* **The problem**
Wherever a line in the data below holds "routing", copy that line.
╔══
File: config.mk
export PLATFORM = sky130hd
export DESIGN_NAME = sps_serial_port
export DESIGN_NICKNAME = d
export VERILOG_FILES = /design/src/sps_pkg.sv /design/src/sps_serial_port.sv
export SDC_FILE = /design/constraint.sdc
export NUM_CORES = 1
export LEC_CHECK = 0
export BUFFER_PORTS_ARGS = -buffer_cell sky130_fd_sc_hd__buf_4
export CORE_AREA = 2 2 121 88
export DETAILED_ROUTE_END_ITERATION = 7
export DIE_AREA = 0 0 123 90
export PLACE_DENSITY = 0.78
export SYNTH_ARGS = -nofsm -noshare
export SYNTH_HDL_FRONTEND = slang
export SYNTH_SLANG_ARGS = --single-unit
File: constraint.sdc
create_clock -name clock -period 3.5 [get_ports clock]
set_input_delay 0.525 -clock clock [delete_from_list [all_inputs] [get_ports clock]]
set_output_delay 0.525 -clock clock [all_outputs]
set_load 0.02 [all_outputs]
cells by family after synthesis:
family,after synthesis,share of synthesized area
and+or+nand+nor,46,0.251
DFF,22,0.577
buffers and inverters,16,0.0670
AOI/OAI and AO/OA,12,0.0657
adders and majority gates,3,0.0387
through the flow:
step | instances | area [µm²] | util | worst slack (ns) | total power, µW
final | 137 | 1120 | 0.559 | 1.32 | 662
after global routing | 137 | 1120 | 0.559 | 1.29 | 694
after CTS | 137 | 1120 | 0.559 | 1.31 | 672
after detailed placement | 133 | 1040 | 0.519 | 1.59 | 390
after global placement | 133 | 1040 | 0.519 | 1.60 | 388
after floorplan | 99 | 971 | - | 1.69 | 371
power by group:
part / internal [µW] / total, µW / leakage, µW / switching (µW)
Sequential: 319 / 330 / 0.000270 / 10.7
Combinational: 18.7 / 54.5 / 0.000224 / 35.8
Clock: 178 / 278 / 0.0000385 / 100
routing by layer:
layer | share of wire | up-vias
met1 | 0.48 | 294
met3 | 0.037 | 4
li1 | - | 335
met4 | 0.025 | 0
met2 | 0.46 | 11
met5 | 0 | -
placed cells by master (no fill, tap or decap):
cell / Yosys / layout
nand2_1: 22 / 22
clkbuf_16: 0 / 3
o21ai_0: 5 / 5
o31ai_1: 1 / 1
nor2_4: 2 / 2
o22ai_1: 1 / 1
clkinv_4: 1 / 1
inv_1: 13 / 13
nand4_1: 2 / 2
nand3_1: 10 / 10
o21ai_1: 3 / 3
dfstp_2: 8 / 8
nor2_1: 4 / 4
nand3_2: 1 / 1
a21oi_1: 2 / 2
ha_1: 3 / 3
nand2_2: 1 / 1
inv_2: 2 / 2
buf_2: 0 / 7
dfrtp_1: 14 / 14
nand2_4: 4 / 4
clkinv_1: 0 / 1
<file path="src/hdl/rtc_defines.svh">
`ifndef RTC_DEFINES_SVH
`define RTC_DEFINES_SVH

// register byte offsets
`define OFS_SECOND 8'h00
`define OFS_MONTH  8'h04
`define OFS_YEAR   8'h08
`define OFS_GUARD  8'h0C
`define OFS_SRCSEL 8'h10
`define OFS_IEN    8'h14
`define OFS_IFLAG  8'h18
`define OFS_PRIO   8'h1C
`define OFS_IMASK  8'h20

// reset values
`define MONTH_RST  8'h01
`define YEAR_RST   8'h00
`define GUARD_RST  8'h00
`define SRCSEL_RST 8'h00
`define IEN_RST    8'h00
`define IFLAG_RST  8'h00
`define PRIO_RST   8'h00
`define IMASK_RST  8'h00

// field positions
`define BUSY_BIT   7
`define GUARD_BIT  7
`define SRCSEL_BIT 5
`define SEC_EN_BIT 2
`define PEND_BIT   1
`define PRIO_MSB   2
`define MONTH_MSB  4

// timing
`define CLK_HZ        25000000
`define TICK_PERIOD_S 1

`endif

</file>
<file path="src/hdl/rtc_pkg.sv">
package rtc_pkg;

  typedef logic [7:0] reg8_t;

  typedef enum logic {
    BUS_IDLE,
    BUS_READ
  } bus_state_t;

endpackage

</file>
<file path="src/hdl/cal_if.sv">
interface cal_if;

  logic              adv;
  logic              wr_month;
  logic              wr_year;
  rtc_pkg::reg8_t    wdata;
  rtc_pkg::reg8_t    month;
  rtc_pkg::reg8_t    year;

  modport ctrl
  (
    output adv,
    output wr_month,
    output wr_year,
    output wdata,
    input  month,
    input  year
  );

  modport cnt
  (
    input  adv,
    input  wr_month,
    input  wr_year,
    input  wdata,
    output month,
    output year
  );

endinterface

</file>
<file path="src/hdl/month_year_counter.sv">
`include "rtc_defines.svh"

module month_year_counter
(
  // clock and reset
  input  wire logic hclk,
  input  wire logic hresetn,
  // calendar port
  cal_if.cnt        cal
);

  rtc_pkg::reg8_t month_q;
  rtc_pkg::reg8_t year_q;
  logic           wrap_month;

  // month 12 rolls to 01 and carries a year
  assign wrap_month = (month_q == 8'h12);

  always_ff @(posedge hclk or negedge hresetn)
  begin
    if (!hresetn)
    begin
      month_q <= `MONTH_RST;
    end
    else if (cal.wr_month)
    begin
      // only b4..b0 exist; tens digit is a single bit
      month_q <= {3'h0, cal.wdata[`MONTH_MSB:0]};
    end
    else if (cal.adv)
    begin
      if (wrap_month)
      begin
        month_q <= 8'h01;
      end
      else if (month_q[3:0] == 4'h9)
      begin
        month_q <= 8'h10;
      end
      else
      begin
        month_q <= {3'h0, month_q[4], month_q[3:0] + 4'h1};
      end
    end
  end

  always_ff @(posedge hclk or negedge hresetn)
  begin
    if (!hresetn)
    begin
      year_q <= `YEAR_RST;
    end
    else if (cal.wr_year)
    begin
      year_q <= cal.wdata;
    end
    else if (cal.adv && wrap_month)
    begin
      if (year_q[3:0] != 4'h9)
      begin
        year_q <= {year_q[7:4], year_q[3:0] + 4'h1};
      end
      else if (year_q[7:4] != 4'h9)
      begin
        year_q <= {year_q[7:4] + 4'h1, 4'h0};
      end
      else
      begin
        // 99 wraps to 00
        year_q <= 8'h00;
      end
    end
  end

  assign cal.month = month_q;
  assign cal.year  = year_q;

endmodule

</file>
<file path="src/hdl/rtc_calendar_irq.sv">
// Implementation choices: the AHB-Lite interface to the registers and the register addresses.
`include "rtc_defines.svh"

module rtc_calendar_irq
#(
  parameter int unsigned TICKS_PER_SEC = `TICK_PERIOD_S * `CLK_HZ
)
(
  // clock and reset
  input  wire logic        hclk,
  input  wire logic        hresetn,
  // ahb-lite slave
  input  wire logic        hsel,
  input  wire logic [31:0] haddr,
  input  wire logic [1:0]  htrans,
  input  wire logic        hwrite,
  input  wire logic [2:0]  hsize,
  input  wire logic [31:0] hwdata,
  input  wire logic        hready,
  output logic      [31:0] hrdata,
  output logic             hreadyout,
  output logic             hresp,
  // carry from the date counter, one pulse per month end
  input  wire logic        month_carry,
  // interrupt
  output logic             irq,
  output logic      [2:0]  irq_level
);

  cal_if cal ();

  rtc_pkg::bus_state_t state_q;
  logic                hreadyout_q;
  logic [31:0]         hrdata_q;
  logic                wr_pend_q;
  logic [7:0]          addr_q;
  logic                accept;
  logic                wr_now;
  rtc_pkg::reg8_t      wbyte;

  rtc_pkg::reg8_t      guard_q;
  rtc_pkg::reg8_t      srcsel_q;
  rtc_pkg::reg8_t      ien_q;
  rtc_pkg::reg8_t      prio_q;
  rtc_pkg::reg8_t      imask_q;
  logic                pend_q;
  logic                busy_q;
  logic                irq_q;
  logic [2:0]          irq_level_q;

  logic [31:0]         div_q;
  logic                sec_tick;
  logic                time_wr_ok;
  logic                wr_month;
  logic                wr_year;
  logic                sec_event;
  rtc_pkg::reg8_t      rd_mux;

  // bus address phase and data phase
  assign accept = hsel && hready && htrans[1];
  assign wr_now = wr_pend_q;
  assign wbyte  = hwdata[7:0];

  always_ff @(posedge hclk or negedge hresetn)
  begin
    if (!hresetn)
    begin
      wr_pend_q <= 1'b0;
      addr_q    <= 8'h00;
    end
    else if (accept)
    begin
      wr_pend_q <= hwrite;
      addr_q    <= haddr[7:0];
    end
    else
    begin
      wr_pend_q <= 1'b0;
    end
  end

  // reads take one wait state so that read data comes straight from a flop
  always_ff @(posedge hclk or negedge hresetn)
  begin
    if (!hresetn)
    begin
      state_q     <= rtc_pkg::BUS_IDLE;
      hreadyout_q <= 1'b1;
      hrdata_q    <= 32'h0000_0000;
    end
    else
    begin
      case (state_q)
        rtc_pkg::BUS_IDLE:
        begin
          if (accept && !hwrite)
          begin
            state_q     <= rtc_pkg::BUS_READ;
            hreadyout_q <= 1'b0;
          end
        end
        rtc_pkg::BUS_READ:
        begin
          state_q     <= rtc_pkg::BUS_IDLE;
          hreadyout_q <= 1'b1;
          hrdata_q    <= {24'h00_0000, rd_mux};
        end
        default:
        begin
          state_q     <= rtc_pkg::BUS_IDLE;
          hreadyout_q <= 1'b1;
        end
      endcase
    end
  end

  always_comb
  begin
    case (addr_q)
      `OFS_SECOND: rd_mux = {busy_q, 7'h00};
      `OFS_MONTH:  rd_mux = cal.month;
      `OFS_YEAR:   rd_mux = cal.year;
      `OFS_GUARD:  rd_mux = guard_q;
      `OFS_SRCSEL: rd_mux = srcsel_q;
      `OFS_IEN:    rd_mux = ien_q;
      `OFS_IFLAG:  rd_mux = {6'h00, pend_q, 1'b0};
      `OFS_PRIO:   rd_mux = prio_q;
      `OFS_IMASK:  rd_mux = imask_q;
      default:     rd_mux = 8'h00;
    endcase
  end

  // one-second enable from the system clock
  always_ff @(posedge hclk or negedge hresetn)
  begin
    if (!hresetn)
    begin
      div_q <= 32'h0000_0000;
    end
    else if (div_q == TICKS_PER_SEC - 1)
    begin
      div_q <= 32'h0000_0000;
    end
    else
    begin
      div_q <= div_q + 32'h0000_0001;
    end
  end

  assign sec_tick = (div_q == TICKS_PER_SEC - 1);

  // time data writes pass only while the guard bit is 1
  assign time_wr_ok = guard_q[`GUARD_BIT];
  assign wr_month   = wr_now && (addr_q == `OFS_MONTH) && time_wr_ok;
  assign wr_year    = wr_now && (addr_q == `OFS_YEAR) && time_wr_ok;

  assign cal.adv      = month_carry;
  assign cal.wr_month = wr_month;
  assign cal.wr_year  = wr_year;
  assign cal.wdata    = wbyte;

  month_year_counter u_cnt
  (
    .hclk    (hclk),
    .hresetn (hresetn),
    .cal     (cal.cnt)
  );

  // control registers
  always_ff @(posedge hclk or negedge hresetn)
  begin
    if (!hresetn)
    begin
      guard_q <= `GUARD_RST;
    end
    else if (wr_now && addr_q == `OFS_GUARD)
    begin
      guard_q <= {wbyte[`GUARD_BIT], 7'h00};
    end
  end

  always_ff @(posedge hclk or negedge hresetn)
  begin
    if (!hresetn)
    begin
      srcsel_q <= `SRCSEL_RST;
    end
    else if (wr_now && addr_q == `OFS_SRCSEL)
    begin
      srcsel_q <= wbyte;
    end
  end

  always_ff @(posedge hclk or negedge hresetn)
  begin
    if (!hresetn)
    begin
      ien_q <= `IEN_RST;
    end
    else if (wr_now && addr_q == `OFS_IEN)
    begin
      ien_q <= wbyte;
    end
  end

  always_ff @(posedge hclk or negedge hresetn)
  begin
    if (!hresetn)
    begin
      prio_q <= `PRIO_RST;
    end
    else if (wr_now && addr_q == `OFS_PRIO)
    begin
      prio_q <= {5'h00, wbyte[`PRIO_MSB:0]};
    end
  end

  always_ff @(posedge hclk or negedge hresetn)
  begin
    if (!hresetn)
    begin
      imask_q <= `IMASK_RST;
    end
    else if (wr_now && addr_q == `OFS_IMASK)
    begin
      imask_q <= {6'h00, wbyte[`PEND_BIT], 1'b0};
    end
  end

  // per-second event, gated by its enable
  assign sec_event = sec_tick && ien_q[`SEC_EN_BIT];

  // a new second beats a clear written in the same cycle
  always_ff @(posedge hclk or negedge hresetn)
  begin
    if (!hresetn)
    begin
      pend_q <= `IFLAG_RST == 8'h00 ? 1'b0 : 1'b1;
    end
    else if (sec_event)
    begin
      pend_q <= 1'b1;
    end
    else if (wr_now && addr_q == `OFS_IFLAG && !wbyte[`PEND_BIT])
    begin
      pend_q <= 1'b0;
    end
  end

  // busy covers any cycle in which a time register changes
  always_ff @(posedge hclk or negedge hresetn)
  begin
    if (!hresetn)
    begin
      busy_q <= 1'b0;
    end
    else
    begin
      busy_q <= wr_month || wr_year || month_carry;
    end
  end

  // interrupt line and its priority level
  always_ff @(posedge hclk or negedge hresetn)
  begin
    if (!hresetn)
    begin
      irq_q <= 1'b0;
    end
    else
    begin
      // select 1 hands the line to another source not built here
      irq_q <= pend_q && imask_q[`PEND_BIT] && !srcsel_q[`SRCSEL_BIT];
    end
  end

  always_ff @(posedge hclk or negedge hresetn)
  begin
    if (!hresetn)
    begin
      irq_level_q <= 3'h0;
    end
    else
    begin
      irq_level_q <= prio_q[`PRIO_MSB:0];
    end
  end

  assign hrdata    = hrdata_q;
  assign hreadyout = hreadyout_q;
  assign hresp     = 1'b0;
  assign irq       = irq_q;
  assign irq_level = irq_level_q;

endmodule

</file>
╚══
* **Worked solution**
after global routing | 137 | 1120 | 0.559 | 1.29 | 694
routing by layer:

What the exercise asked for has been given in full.